> **Dataset excerpts**:
= = = =

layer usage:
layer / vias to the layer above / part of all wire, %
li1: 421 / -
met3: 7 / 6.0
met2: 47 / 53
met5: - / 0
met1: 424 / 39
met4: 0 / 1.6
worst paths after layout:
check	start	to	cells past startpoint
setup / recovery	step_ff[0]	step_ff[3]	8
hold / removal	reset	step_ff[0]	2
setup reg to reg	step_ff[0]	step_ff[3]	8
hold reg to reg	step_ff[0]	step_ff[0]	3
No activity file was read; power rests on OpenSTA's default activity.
--- src/hdl/c2s_pkg.sv ---
`default_nettype none
package c2s_pkg;

   // CORDIC word, angle accumulator and rotation count.
   localparam int CORDIC_WIDTH = 64;
   localparam int ACC_WIDTH    = 36;
   localparam int CORDIC_STEPS = 31;

   // Angles in Q.30 radians.
   localparam longint PI_Q30            = 64'sd3373259426;
   localparam longint THREE_HALF_PI_Q30 = 64'sd5059889139;
   localparam longint TWO_PI_Q30        = 64'sd6746518852;

   // Operands are doubled until the larger magnitude reaches 2^57.
   localparam logic [CORDIC_WIDTH-1:0] NORM_LIMIT   = 64'h0200_0000_0000_0000;
   localparam logic [CORDIC_WIDTH-1:0] COARSE_LIMIT = 64'h0002_0000_0000_0000;

   // atan(2^-i) in Q.30, truncated.
   localparam logic [29:0] ATAN_TAB [CORDIC_STEPS] = '{
      30'd843314856, 30'd497837829, 30'd263043836, 30'd133525158, 30'd67021686,
      30'd33543515, 30'd16775850, 30'd8388437, 30'd4194282, 30'd2097149,
      30'd1048575, 30'd524287, 30'd262143, 30'd131071, 30'd65535, 30'd32767,
      30'd16383, 30'd8191, 30'd4095, 30'd2047, 30'd1023, 30'd511, 30'd255,
      30'd127, 30'd63, 30'd31, 30'd15, 30'd7, 30'd3, 30'd1, 30'd0
   };

   // Rounds a Q.30 angle to frac_bits fraction bits.
   function automatic longint to_frac(input longint q30, input int frac_bits);
      return (q30 + (longint'(1) <<< (29 - frac_bits))) >>> (30 - frac_bits);
   endfunction

   typedef struct packed {
      logic load;
      logic square;
      logic sum;
      logic start_root;
      logic start_az;
      logic keep_az;
      logic start_pol;
      logic finish;
   } cmd_type;

   typedef struct packed {
      logic root_idle;
      logic cordic_idle;
      logic out_free;
   } status_type;

endpackage
`default_nettype wire

--- src/hdl/cartesian_to_spherical_unwrap.sv ---
// Converts lidar points from Cartesian millimetres to range, polar angle and
// unwrapped azimuth, with angles in radians scaled by 2^ANGLE_FRAC_BITS. One
// point is processed at a time: after a transfer on the request channel the
// block computes the squares and their sums, then runs two bit-serial square
// roots alongside the azimuth CORDIC, and then the polar CORDIC on the same
// unit. Each CORDIC pass on a nonzero vector normalizes its operands and then
// runs the rotations. The time per item is set by the planar square root
// followed by the shared CORDIC unit. The result waits in an output register,
// so a new request transfer is taken as soon as the previous point has been
// written there. The azimuth is unwrapped against the previous result unless
// first_point is set, and saturates with a flag.
`default_nettype none
module cartesian_to_spherical_unwrap
   import c2s_pkg::*;
#(
   parameter int COORD_WIDTH     = 20,
   parameter int ANGLE_FRAC_BITS = 13
) (
   input  wire logic                                clock,
   input  wire logic                                reset,
   input  wire logic                                req_valid,
   output logic                                     req_stall,
   input  wire logic signed [COORD_WIDTH-1:0]       req_x_mm,
   input  wire logic signed [COORD_WIDTH-1:0]       req_y_mm,
   input  wire logic signed [COORD_WIDTH-1:0]       req_z_mm,
   input  wire logic                                req_first_point,
   output logic                                     rsp_valid,
   input  wire logic                                rsp_stall,
   output logic [COORD_WIDTH-1:0]                   rsp_range_mm,
   output logic [ANGLE_FRAC_BITS+1:0]               rsp_polar_angle,
   output logic signed [ANGLE_FRAC_BITS+5:0]        rsp_azimuth,
   output logic                                     rsp_azimuth_saturated
);
   localparam logic [ANGLE_FRAC_BITS+1:0] POLAR_MAX =
      (ANGLE_FRAC_BITS+2)'(to_frac(PI_Q30, ANGLE_FRAC_BITS));
   localparam logic signed [ANGLE_FRAC_BITS+5:0] AZ_HI =
      (ANGLE_FRAC_BITS+6)'((longint'(1) <<< (ANGLE_FRAC_BITS + 5)) - 1);
   localparam logic signed [ANGLE_FRAC_BITS+5:0] AZ_LO = ~AZ_HI;

   // Commands from the controller and status from the datapath.
   cmd_type    cmd;
   status_type status;

   c2s_ctrl u_ctrl (
      .clock     (clock),
      .reset     (reset),
      .req_valid (req_valid),
      .req_stall (req_stall),
      .status    (status),
      .cmd       (cmd)
   );

   c2s_datapath #(
      .W (COORD_WIDTH),
      .F (ANGLE_FRAC_BITS)
   ) u_datapath (
      .clock                 (clock),
      .reset                 (reset),
      .req_x_mm              (req_x_mm),
      .req_y_mm              (req_y_mm),
      .req_z_mm              (req_z_mm),
      .req_first_point       (req_first_point),
      .cmd                   (cmd),
      .status                (status),
      .rsp_stall             (rsp_stall),
      .rsp_valid             (rsp_valid),
      .rsp_range_mm          (rsp_range_mm),
      .rsp_polar_angle       (rsp_polar_angle),
      .rsp_azimuth           (rsp_azimuth),
      .rsp_azimuth_saturated (rsp_azimuth_saturated)
   );

`ifndef SYNTHESIS
   // Only one point is in flight: a request transfer closes the input side.
   a_one_in_flight: assert property (@(posedge clock) disable iff (reset)
      req_valid && !req_stall |=> req_stall)
      else $error("request accepted while a point is in flight");

   // The saturation flag only accompanies an azimuth at a field limit.
   a_sat_at_limit: assert property (@(posedge clock) disable iff (reset)
      rsp_valid && rsp_azimuth_saturated |-> rsp_azimuth == AZ_HI || rsp_azimuth == AZ_LO)
      else $error("saturation flag without clamped azimuth");

   // The polar angle never exceeds pi.
   a_polar_range: assert property (@(posedge clock) disable iff (reset)
      rsp_valid |-> rsp_polar_angle <= POLAR_MAX)
      else $error("polar angle above pi");
`endif
endmodule
`default_nettype wire

--- src/hdl/c2s_sqrt.sv ---
`default_nettype none
module c2s_sqrt #(
   parameter int RW = 40
) (
   input  wire logic            clock,
   input  wire logic            reset,
   input  wire logic            start,
   input  wire logic [RW-1:0]   radicand,
   output logic                 idle,
   output logic [RW/2-1:0]      root,
   output logic [RW/2+1:0]      rem
);
   localparam int HW    = RW / 2;
   localparam int CNT_W = $clog2(HW + 1);

   logic [RW-1:0]    rad_ff, rad_in;
   logic [HW-1:0]    root_ff, root_in;
   logic [HW+1:0]    rem_ff, rem_in;
   logic [CNT_W-1:0] cnt_ff, cnt_in;
   logic             busy_ff, busy_in;
   logic [HW+1:0]    rem_sh, trial;
   logic             ge;

   // Restoring square root, one result bit per cycle.
   always_comb begin
      rem_sh  = {rem_ff[HW-1:0], rad_ff[RW-1:RW-2]};
      trial   = {root_ff, 2'b01};
      ge      = rem_sh >= trial;
      rad_in  = rad_ff;
      root_in = root_ff;
      rem_in  = rem_ff;
      cnt_in  = cnt_ff;
      busy_in = busy_ff;
      if (start) begin
         rad_in  = radicand;
         root_in = '0;
         rem_in  = '0;
         cnt_in  = CNT_W'(HW);
         busy_in = 1'b1;
      end else if (busy_ff) begin
         rad_in  = {rad_ff[RW-3:0], 2'b00};
         rem_in  = ge ? rem_sh - trial : rem_sh;
         root_in = {root_ff[HW-2:0], ge};
         cnt_in  = cnt_ff - CNT_W'(1);
         busy_in = cnt_ff != CNT_W'(1);
      end
   end

   always_ff @(posedge clock) begin
      rad_ff  <= rad_in;
      root_ff <= root_in;
      rem_ff  <= rem_in;
      cnt_ff  <= cnt_in;
      if (reset) begin
         busy_ff <= 1'b0;
      end else begin
         busy_ff <= busy_in;
      end
   end

   assign idle = !busy_ff;
   assign root = root_ff;
   assign rem  = rem_ff;
endmodule
`default_nettype wire

--- src/hdl/c2s_cordic.sv ---
`default_nettype none
module c2s_cordic
   import c2s_pkg::*;
#(
   parameter int F = 13
) (
   input  wire logic                           clock,
   input  wire logic                           reset,
   input  wire logic                           start,
   input  wire logic signed [CORDIC_WIDTH-1:0] y_in,
   input  wire logic signed [CORDIC_WIDTH-1:0] x_in,
   output logic                                idle,
   output logic signed [F+2:0]                 result
);
   typedef enum logic [2:0] {
      PH_IDLE = 3'b001,
      PH_NORM = 3'b010,
      PH_ROT  = 3'b100
   } phase_type;

   localparam logic signed [ACC_WIDTH-1:0] PI_A  = ACC_WIDTH'(PI_Q30);
   localparam logic signed [ACC_WIDTH-1:0] RND_A = ACC_WIDTH'(longint'(1) <<< (29 - F));

   phase_type                      phase_ff, phase_in;
   logic signed [CORDIC_WIDTH-1:0] x_ff, x_in_r, y_ff, y_in_r;
   logic signed [ACC_WIDTH-1:0]    ang_ff, ang_in;
   logic [4:0]                     i_ff, i_in;
   logic [CORDIC_WIDTH-1:0]        mx, my;
   logic signed [CORDIC_WIDTH-1:0] dx, dy;
   logic signed [ACC_WIDTH-1:0]    tab, clamped, rounded, shifted;

   always_comb begin
      mx  = x_ff[CORDIC_WIDTH-1] ? -x_ff : x_ff;
      my  = y_ff[CORDIC_WIDTH-1] ? -y_ff : y_ff;
      dx  = y_ff >>> i_ff;
      dy  = x_ff >>> i_ff;
      tab = $signed({{(ACC_WIDTH-30){1'b0}}, ATAN_TAB[i_ff]});
      phase_in = phase_ff;
      x_in_r   = x_ff;
      y_in_r   = y_ff;
      ang_in   = ang_ff;
      i_in     = i_ff;
      if (start) begin
         if (x_in == '0 && y_in == '0) begin
            ang_in   = '0;
            phase_in = PH_IDLE;
         end else if (x_in[CORDIC_WIDTH-1]) begin
            x_in_r   = -x_in;
            y_in_r   = -y_in;
            ang_in   = y_in[CORDIC_WIDTH-1] ? -PI_A : PI_A;
            phase_in = PH_NORM;
         end else begin
            x_in_r   = x_in;
            y_in_r   = y_in;
            ang_in   = '0;
            phase_in = PH_NORM;
         end
      end else begin
         unique case (phase_ff)
            PH_IDLE: begin
            end
            PH_NORM: begin
               if (mx < COARSE_LIMIT && my < COARSE_LIMIT) begin
                  x_in_r = x_ff <<< 8;
                  y_in_r = y_ff <<< 8;
               end else if (mx < NORM_LIMIT && my < NORM_LIMIT) begin
                  x_in_r = x_ff <<< 1;
                  y_in_r = y_ff <<< 1;
               end else begin
                  i_in     = '0;
                  phase_in = PH_ROT;
               end
            end
            PH_ROT: begin
               if (!y_ff[CORDIC_WIDTH-1]) begin
                  x_in_r = x_ff + dx;
                  y_in_r = y_ff - dy;
                  ang_in = ang_ff + tab;
               end else begin
                  x_in_r = x_ff - dx;
                  y_in_r = y_ff + dy;
                  ang_in = ang_ff - tab;
               end
               i_in = i_ff + 5'd1;
               if (i_ff == 5'(CORDIC_STEPS - 1)) begin
                  phase_in = PH_IDLE;
               end
            end
            default: phase_in = PH_IDLE;
         endcase
      end
   end

   always_ff @(posedge clock) begin
      x_ff   <= x_in_r;
      y_ff   <= y_in_r;
      ang_ff <= ang_in;
      i_ff   <= i_in;
      if (reset) begin
         phase_ff <= PH_IDLE;
      end else begin
         phase_ff <= phase_in;
      end
   end

   always_comb begin
      if (ang_ff > PI_A) begin
         clamped = PI_A;
      end else if (ang_ff < -PI_A) begin
         clamped = -PI_A;
      end else begin
         clamped = ang_ff;
      end
      rounded = clamped + RND_A;
      shifted = rounded >>> (30 - F);
   end

   assign idle   = phase_ff == PH_IDLE;
   assign result = shifted[F+2:0];
endmodule
`default_nettype wire

--- src/hdl/c2s_datapath.sv ---
`default_nettype none
module c2s_datapath
   import c2s_pkg::*;
#(
   parameter int W = 20,
   parameter int F = 13
) (
   input  wire logic                clock,
   input  wire logic                reset,
   input  wire logic signed [W-1:0] req_x_mm,
   input  wire logic signed [W-1:0] req_y_mm,
   input  wire logic signed [W-1:0] req_z_mm,
   input  wire logic                req_first_point,
   input  wire cmd_type             cmd,
   output status_type               status,
   input  wire logic                rsp_stall,
   output logic                     rsp_valid,
   output logic [W-1:0]             rsp_range_mm,
   output logic [F+1:0]             rsp_polar_angle,
   output logic signed [F+5:0]      rsp_azimuth,
   output logic                     rsp_azimuth_saturated
);
   localparam int UW = F + 8;
   localparam int RXW = W + 24;
   localparam logic signed [UW-1:0] THP_U = UW'(to_frac(THREE_HALF_PI_Q30, F));
   localparam logic signed [UW-1:0] TP_U  = UW'(to_frac(TWO_PI_Q30, F));
   localparam logic signed [F+2:0]  PI_P  = (F+3)'(to_frac(PI_Q30, F));
   localparam logic signed [UW-1:0] AZ_MAX = UW'((longint'(1) <<< (F + 5)) - 1);
   localparam logic signed [UW-1:0] AZ_MIN = -UW'(longint'(1) <<< (F + 5));

   logic signed [W-1:0]  x_ff, y_ff, z_ff;
   logic                 first_ff;
   logic [W-1:0]         ax, ay, az;
   logic [2*W-1:0]       sq_x_ff, sq_y_ff, sq_z_ff, sxy_ff, sall_ff;
   logic signed [F+2:0]  phi_ff;
   logic signed [F+5:0]  prev_ff, az_in;
   logic                 valid_ff, sat_in;
   logic [W-1:0]         range_ff, range_in;
   logic [F+1:0]         polar_ff, polar_in;
   logic signed [F+5:0]  azimuth_ff;
   logic                 sat_ff;

   logic                 rng_idle, rxy_idle, cordic_idle;
   logic [W-1:0]         rng_root;
   logic [W+1:0]         rng_rem;
   logic [RXW-1:0]       rxy_root;
   logic [RXW+1:0]       rxy_rem;
   logic signed [CORDIC_WIDTH-1:0] cy, cx;
   logic signed [F+2:0]  ang;
   logic signed [UW-1:0] phi_w, prev_w, diff, unwr;

   always_comb begin
      ax = x_ff[W-1] ? -x_ff : x_ff;
      ay = y_ff[W-1] ? -y_ff : y_ff;
      az = z_ff[W-1] ? -z_ff : z_ff;
   end

   always_ff @(posedge clock) begin
      if (cmd.load) begin
         x_ff     <= req_x_mm;
         y_ff     <= req_y_mm;
         z_ff     <= req_z_mm;
         first_ff <= req_first_point;
      end
      if (cmd.square) begin
         sq_x_ff <= (2*W)'(ax) * (2*W)'(ax);
         sq_y_ff <= (2*W)'(ay) * (2*W)'(ay);
         sq_z_ff <= (2*W)'(az) * (2*W)'(az);
      end
      if (cmd.sum) begin
         sxy_ff  <= sq_x_ff + sq_y_ff;
         sall_ff <= sq_x_ff + sq_y_ff + sq_z_ff;
      end
      if (cmd.keep_az) begin
         phi_ff <= ang;
      end
   end

   c2s_sqrt #(.RW(2*W)) u_range_root (
      .clock    (clock),
      .reset    (reset),
      .start    (cmd.start_root),
      .radicand (sall_ff),
      .idle     (rng_idle),
      .root     (rng_root),
      .rem      (rng_rem)
   );

   c2s_sqrt #(.RW(2*W+48)) u_planar_root (
      .clock    (clock),
      .reset    (reset),
      .start    (cmd.start_root),
      .radicand ({sxy_ff, 48'd0}),
      .idle     (rxy_idle),
      .root     (rxy_root),
      .rem      (rxy_rem)
   );

   always_comb begin
      if (cmd.start_pol) begin
         cy = $signed({{(CORDIC_WIDTH-RXW){1'b0}}, rxy_root});
         cx = $signed({{(CORDIC_WIDTH-W){z_ff[W-1]}}, z_ff}) <<< 24;
      end else begin
         cy = $signed({{(CORDIC_WIDTH-W){y_ff[W-1]}}, y_ff});
         cx = $signed({{(CORDIC_WIDTH-W){x_ff[W-1]}}, x_ff});
      end
   end

   c2s_cordic #(.F(F)) u_cordic (
      .clock  (clock),
      .reset  (reset),
      .start  (cmd.start_az | cmd.start_pol),
      .y_in   (cy),
      .x_in   (cx),
      .idle   (cordic_idle),
      .result (ang)
   );

   // Range rounds up when the remainder exceeds the root.
   always_comb begin
      range_in = rng_root + W'(rng_rem > {2'b00, rng_root});
      if (ang[F+2]) begin
         polar_in = '0;
      end else if (ang > PI_P) begin
         polar_in = PI_P[F+1:0];
      end else begin
         polar_in = ang[F+1:0];
      end
      phi_w  = {{5{phi_ff[F+2]}}, phi_ff};
      prev_w = {{2{prev_ff[F+5]}}, prev_ff};
      diff   = phi_w - prev_w;
      unwr   = phi_w;
      if (!first_ff) begin
         if (diff > THP_U) begin
            unwr = phi_w - TP_U;
         end else if (diff < -THP_U) begin
            unwr = phi_w + TP_U;
         end
      end
      sat_in = 1'b0;
      az_in  = unwr[F+5:0];
      if (unwr > AZ_MAX) begin
         az_in  = AZ_MAX[F+5:0];
         sat_in = 1'b1;
      end else if (unwr < AZ_MIN) begin
         az_in  = AZ_MIN[F+5:0];
         sat_in = 1'b1;
      end
   end

   always_ff @(posedge clock) begin
      if (cmd.finish) begin
         range_ff   <= range_in;
         polar_ff   <= polar_in;
         azimuth_ff <= az_in;
         sat_ff     <= sat_in;
      end
      if (reset) begin
         valid_ff <= 1'b0;
         prev_ff  <= '0;
      end else begin
         if (cmd.finish) begin
            valid_ff <= 1'b1;
            prev_ff  <= az_in;
         end else if (!rsp_stall) begin
            valid_ff <= 1'b0;
         end
      end
   end

   always_comb begin
      status.root_idle   = rng_idle & rxy_idle;
      status.cordic_idle = cordic_idle;
      status.out_free    = !valid_ff || !rsp_stall;
   end

   assign rsp_valid             = valid_ff;
   assign rsp_range_mm          = range_ff;
   assign rsp_polar_angle       = polar_ff;
   assign rsp_azimuth           = azimuth_ff;
   assign rsp_azimuth_saturated = sat_ff;
endmodule
`default_nettype wire

--- src/hdl/c2s_ctrl.sv ---
`default_nettype none
module c2s_ctrl
   import c2s_pkg::*;
(
   input  wire logic       clock,
   input  wire logic       reset,
   input  wire logic       req_valid,
   output logic            req_stall,
   input  wire status_type status,
   output cmd_type         cmd
);
   typedef enum logic [6:0] {
      ST_IDLE     = 7'b0000001,
      ST_SQUARE   = 7'b0000010,
      ST_SUM      = 7'b0000100,
      ST_START    = 7'b0001000,
      ST_WAIT_AZ  = 7'b0010000,
      ST_POLAR    = 7'b0100000,
      ST_WAIT_POL = 7'b1000000
   } state_type;

   state_type state_ff, state_in;

   always_comb begin
      cmd      = '0;
      state_in = state_ff;
      unique case (state_ff)
         ST_IDLE: begin
            if (req_valid) begin
               cmd.load = 1'b1;
               state_in = ST_SQUARE;
            end
         end
         ST_SQUARE: begin
            cmd.square = 1'b1;
            state_in   = ST_SUM;
         end
         ST_SUM: begin
            cmd.sum  = 1'b1;
            state_in = ST_START;
         end
         ST_START: begin
            cmd.start_root = 1'b1;
            cmd.start_az   = 1'b1;
            state_in       = ST_WAIT_AZ;
         end
         ST_WAIT_AZ: begin
            if (status.root_idle && status.cordic_idle) begin
               cmd.keep_az = 1'b1;
               state_in    = ST_POLAR;
            end
         end
         ST_POLAR: begin
            cmd.start_pol = 1'b1;
            state_in      = ST_WAIT_POL;
         end
         ST_WAIT_POL: begin
            if (status.cordic_idle && status.out_free) begin
               cmd.finish = 1'b1;
               state_in   = ST_IDLE;
            end
         end
         default: state_in = ST_IDLE;
      endcase
   end

   always_ff @(posedge clock) begin
      if (reset) begin
         state_ff <= ST_IDLE;
      end else begin
         state_ff <= state_in;
      end
   end

   assign req_stall = state_ff != ST_IDLE;
endmodule
`default_nettype wire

= = = =

> **Problem details**: Check every line of the data above for the string "shifted", and copy those that have it.

> **Output below**:
   logic signed [ACC_WIDTH-1:0]    tab, clamped, rounded, shifted;
      shifted = rounded >>> (30 - F);
   assign result = shifted[F+2:0];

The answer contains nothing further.